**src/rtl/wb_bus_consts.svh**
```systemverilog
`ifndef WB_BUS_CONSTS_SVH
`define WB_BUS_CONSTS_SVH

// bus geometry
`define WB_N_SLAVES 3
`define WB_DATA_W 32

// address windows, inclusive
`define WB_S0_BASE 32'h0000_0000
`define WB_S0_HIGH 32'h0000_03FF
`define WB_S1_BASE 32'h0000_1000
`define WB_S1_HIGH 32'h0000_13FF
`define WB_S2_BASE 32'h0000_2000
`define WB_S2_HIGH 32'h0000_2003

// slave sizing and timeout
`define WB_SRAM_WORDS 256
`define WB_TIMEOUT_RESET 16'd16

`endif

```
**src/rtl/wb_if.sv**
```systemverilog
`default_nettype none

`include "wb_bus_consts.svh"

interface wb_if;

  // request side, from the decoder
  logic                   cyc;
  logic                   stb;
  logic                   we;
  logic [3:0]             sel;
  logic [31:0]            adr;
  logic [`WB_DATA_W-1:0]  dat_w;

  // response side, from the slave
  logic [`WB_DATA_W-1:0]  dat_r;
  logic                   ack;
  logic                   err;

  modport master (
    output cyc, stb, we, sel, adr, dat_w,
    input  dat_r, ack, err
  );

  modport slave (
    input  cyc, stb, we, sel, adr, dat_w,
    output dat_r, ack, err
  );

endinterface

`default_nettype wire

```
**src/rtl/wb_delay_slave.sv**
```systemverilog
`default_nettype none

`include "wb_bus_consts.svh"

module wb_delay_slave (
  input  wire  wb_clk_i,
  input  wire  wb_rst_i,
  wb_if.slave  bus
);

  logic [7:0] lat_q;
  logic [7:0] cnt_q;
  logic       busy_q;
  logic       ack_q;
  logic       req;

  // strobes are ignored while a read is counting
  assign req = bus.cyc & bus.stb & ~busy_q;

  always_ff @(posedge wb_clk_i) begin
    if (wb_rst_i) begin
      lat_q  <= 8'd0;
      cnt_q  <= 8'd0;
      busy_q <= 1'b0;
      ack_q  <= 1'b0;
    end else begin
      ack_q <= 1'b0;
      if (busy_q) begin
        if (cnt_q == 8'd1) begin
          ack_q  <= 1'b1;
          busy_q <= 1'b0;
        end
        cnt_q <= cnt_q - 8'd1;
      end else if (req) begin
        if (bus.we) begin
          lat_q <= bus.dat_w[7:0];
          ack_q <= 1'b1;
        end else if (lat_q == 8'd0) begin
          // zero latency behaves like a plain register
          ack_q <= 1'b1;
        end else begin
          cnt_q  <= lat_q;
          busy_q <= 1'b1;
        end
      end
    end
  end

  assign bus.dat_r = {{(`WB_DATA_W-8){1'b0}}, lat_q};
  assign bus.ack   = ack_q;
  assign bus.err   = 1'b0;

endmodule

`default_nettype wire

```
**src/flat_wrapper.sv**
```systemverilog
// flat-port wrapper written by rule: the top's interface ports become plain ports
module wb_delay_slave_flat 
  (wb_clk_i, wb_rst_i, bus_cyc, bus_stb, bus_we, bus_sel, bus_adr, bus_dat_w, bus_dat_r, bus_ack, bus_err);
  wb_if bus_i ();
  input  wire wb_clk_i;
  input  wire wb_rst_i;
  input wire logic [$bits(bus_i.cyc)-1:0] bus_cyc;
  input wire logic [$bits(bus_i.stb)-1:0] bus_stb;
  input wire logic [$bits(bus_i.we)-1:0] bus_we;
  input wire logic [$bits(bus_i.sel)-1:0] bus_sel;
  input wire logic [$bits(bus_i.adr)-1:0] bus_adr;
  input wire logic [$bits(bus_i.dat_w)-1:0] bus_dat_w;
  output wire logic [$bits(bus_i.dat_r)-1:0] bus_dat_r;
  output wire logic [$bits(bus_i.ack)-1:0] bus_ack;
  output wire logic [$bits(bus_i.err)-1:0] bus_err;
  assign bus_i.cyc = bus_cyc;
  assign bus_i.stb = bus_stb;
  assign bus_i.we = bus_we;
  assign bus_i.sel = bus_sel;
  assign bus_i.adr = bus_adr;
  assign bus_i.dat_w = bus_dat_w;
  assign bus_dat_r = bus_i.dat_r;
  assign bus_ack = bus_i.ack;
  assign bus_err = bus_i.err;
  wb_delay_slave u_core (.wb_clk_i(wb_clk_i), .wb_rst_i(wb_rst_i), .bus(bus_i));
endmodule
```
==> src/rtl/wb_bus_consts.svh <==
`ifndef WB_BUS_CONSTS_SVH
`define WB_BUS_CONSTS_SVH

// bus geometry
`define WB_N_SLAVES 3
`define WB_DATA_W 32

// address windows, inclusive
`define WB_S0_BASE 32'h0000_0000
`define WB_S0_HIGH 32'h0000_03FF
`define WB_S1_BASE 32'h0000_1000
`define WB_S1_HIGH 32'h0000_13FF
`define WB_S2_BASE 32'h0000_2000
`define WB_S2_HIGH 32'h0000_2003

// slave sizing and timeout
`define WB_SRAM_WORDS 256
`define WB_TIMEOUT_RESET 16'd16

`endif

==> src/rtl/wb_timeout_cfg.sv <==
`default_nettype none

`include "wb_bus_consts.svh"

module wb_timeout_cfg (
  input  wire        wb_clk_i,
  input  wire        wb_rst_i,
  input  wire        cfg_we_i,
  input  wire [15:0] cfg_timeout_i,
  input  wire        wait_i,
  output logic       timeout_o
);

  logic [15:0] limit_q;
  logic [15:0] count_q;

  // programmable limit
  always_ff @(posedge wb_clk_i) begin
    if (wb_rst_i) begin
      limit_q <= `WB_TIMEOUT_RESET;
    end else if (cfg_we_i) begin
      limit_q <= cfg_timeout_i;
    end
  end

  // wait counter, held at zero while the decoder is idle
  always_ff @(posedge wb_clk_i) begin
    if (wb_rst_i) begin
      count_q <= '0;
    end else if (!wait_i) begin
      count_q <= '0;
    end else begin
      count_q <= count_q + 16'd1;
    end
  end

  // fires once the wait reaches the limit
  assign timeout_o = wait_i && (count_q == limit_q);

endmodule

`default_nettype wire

────

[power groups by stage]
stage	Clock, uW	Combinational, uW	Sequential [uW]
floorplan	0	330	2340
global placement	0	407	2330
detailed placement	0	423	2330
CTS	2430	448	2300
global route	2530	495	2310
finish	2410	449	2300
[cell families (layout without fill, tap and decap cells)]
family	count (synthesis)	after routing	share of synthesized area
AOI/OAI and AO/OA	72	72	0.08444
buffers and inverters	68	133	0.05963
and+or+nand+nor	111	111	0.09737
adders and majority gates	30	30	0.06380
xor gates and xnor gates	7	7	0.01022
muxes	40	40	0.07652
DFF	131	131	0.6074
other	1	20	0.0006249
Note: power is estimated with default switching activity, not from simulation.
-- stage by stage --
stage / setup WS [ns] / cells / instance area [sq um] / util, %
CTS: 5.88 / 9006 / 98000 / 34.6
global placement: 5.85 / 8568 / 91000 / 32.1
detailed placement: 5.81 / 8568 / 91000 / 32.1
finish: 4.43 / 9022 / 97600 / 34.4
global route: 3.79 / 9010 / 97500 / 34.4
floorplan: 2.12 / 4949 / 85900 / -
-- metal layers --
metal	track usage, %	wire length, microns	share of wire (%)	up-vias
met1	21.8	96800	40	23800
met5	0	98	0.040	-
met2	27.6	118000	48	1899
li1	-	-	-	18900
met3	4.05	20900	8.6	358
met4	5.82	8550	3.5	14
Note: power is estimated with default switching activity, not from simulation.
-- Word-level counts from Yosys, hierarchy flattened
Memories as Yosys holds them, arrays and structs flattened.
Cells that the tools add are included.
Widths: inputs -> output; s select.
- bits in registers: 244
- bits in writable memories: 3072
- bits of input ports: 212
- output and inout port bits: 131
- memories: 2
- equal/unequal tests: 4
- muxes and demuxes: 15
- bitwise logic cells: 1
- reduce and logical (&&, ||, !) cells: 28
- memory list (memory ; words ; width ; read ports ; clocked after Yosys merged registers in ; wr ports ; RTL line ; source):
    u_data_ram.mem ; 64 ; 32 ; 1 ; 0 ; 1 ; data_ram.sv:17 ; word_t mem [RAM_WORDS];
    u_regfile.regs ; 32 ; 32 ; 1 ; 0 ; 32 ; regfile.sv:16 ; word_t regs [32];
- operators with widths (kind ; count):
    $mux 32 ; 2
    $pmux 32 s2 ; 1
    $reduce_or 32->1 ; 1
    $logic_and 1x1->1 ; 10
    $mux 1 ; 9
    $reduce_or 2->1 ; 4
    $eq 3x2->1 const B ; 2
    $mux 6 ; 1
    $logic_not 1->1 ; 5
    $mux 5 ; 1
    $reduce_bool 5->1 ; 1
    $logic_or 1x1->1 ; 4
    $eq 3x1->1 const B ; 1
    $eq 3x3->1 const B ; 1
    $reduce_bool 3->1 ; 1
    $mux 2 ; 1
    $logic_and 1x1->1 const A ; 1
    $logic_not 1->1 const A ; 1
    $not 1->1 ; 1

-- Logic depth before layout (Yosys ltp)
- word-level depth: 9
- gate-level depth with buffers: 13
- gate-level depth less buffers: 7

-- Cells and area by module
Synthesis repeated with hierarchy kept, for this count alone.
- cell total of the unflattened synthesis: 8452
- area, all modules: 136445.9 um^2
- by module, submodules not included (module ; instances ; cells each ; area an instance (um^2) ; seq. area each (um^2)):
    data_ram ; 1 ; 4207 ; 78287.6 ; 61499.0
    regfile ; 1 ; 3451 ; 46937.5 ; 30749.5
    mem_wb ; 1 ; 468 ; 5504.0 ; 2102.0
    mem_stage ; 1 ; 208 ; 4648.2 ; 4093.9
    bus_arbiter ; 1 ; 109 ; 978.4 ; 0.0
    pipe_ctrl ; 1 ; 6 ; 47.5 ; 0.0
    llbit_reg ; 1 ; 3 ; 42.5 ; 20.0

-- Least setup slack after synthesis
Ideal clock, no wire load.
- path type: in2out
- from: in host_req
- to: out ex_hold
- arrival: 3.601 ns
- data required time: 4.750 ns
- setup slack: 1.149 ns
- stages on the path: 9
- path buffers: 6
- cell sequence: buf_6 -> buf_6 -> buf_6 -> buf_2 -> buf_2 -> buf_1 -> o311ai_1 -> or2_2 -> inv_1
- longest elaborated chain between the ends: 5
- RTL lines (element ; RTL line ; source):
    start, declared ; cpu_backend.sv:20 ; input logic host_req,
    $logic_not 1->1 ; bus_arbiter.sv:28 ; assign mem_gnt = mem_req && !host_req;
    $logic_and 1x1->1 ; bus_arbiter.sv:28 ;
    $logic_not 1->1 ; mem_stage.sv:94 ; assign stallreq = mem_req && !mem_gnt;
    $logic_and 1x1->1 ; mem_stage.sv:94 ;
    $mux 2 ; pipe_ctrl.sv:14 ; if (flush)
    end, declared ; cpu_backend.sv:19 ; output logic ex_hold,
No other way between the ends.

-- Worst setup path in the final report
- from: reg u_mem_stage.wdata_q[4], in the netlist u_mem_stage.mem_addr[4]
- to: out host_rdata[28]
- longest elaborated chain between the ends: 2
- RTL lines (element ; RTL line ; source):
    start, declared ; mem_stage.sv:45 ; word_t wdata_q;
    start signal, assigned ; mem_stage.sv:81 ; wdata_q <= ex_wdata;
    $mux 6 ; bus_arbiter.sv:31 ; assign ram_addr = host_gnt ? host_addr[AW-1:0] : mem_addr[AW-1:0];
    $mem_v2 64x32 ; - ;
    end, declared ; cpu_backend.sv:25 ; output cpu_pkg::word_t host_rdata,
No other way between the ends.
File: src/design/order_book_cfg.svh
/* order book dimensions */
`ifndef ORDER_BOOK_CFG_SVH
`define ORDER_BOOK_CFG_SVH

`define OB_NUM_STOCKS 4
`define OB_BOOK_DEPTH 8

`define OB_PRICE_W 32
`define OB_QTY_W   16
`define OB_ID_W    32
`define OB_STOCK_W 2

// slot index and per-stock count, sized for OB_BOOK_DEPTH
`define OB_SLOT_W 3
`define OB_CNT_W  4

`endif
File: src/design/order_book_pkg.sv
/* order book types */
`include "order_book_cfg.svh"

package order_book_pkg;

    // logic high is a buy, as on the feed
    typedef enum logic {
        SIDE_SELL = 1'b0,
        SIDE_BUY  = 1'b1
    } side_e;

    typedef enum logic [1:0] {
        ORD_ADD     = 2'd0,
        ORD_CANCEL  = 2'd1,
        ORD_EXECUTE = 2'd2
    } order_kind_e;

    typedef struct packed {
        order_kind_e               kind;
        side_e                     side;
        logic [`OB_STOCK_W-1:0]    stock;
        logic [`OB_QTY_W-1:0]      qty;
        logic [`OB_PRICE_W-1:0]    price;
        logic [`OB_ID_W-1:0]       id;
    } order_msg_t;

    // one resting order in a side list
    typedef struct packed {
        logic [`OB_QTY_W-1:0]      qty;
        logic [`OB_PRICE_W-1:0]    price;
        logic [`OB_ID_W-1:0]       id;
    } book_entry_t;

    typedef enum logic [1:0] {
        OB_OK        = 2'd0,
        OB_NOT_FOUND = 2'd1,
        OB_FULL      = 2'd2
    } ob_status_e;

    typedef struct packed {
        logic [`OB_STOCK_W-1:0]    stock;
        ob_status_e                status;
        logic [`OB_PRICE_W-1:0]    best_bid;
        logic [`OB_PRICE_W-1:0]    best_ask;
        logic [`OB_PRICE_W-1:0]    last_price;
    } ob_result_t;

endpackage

────

## Problem requirements
A verbatim transcription is needed of the lines above, starting at the line with "Cells that the tools add are included." and ending at the line with "- memory list", both included, and of nothing else.

## Response
Cells that the tools add are included.
Widths: inputs -> output; s select.
- bits in registers: 244
- bits in writable memories: 3072
- bits of input ports: 212
- output and inout port bits: 131
- memories: 2
- equal/unequal tests: 4
- muxes and demuxes: 15
- bitwise logic cells: 1
- reduce and logical (&&, ||, !) cells: 28
- memory list (memory ; words ; width ; read ports ; clocked after Yosys merged registers in ; wr ports ; RTL line ; source):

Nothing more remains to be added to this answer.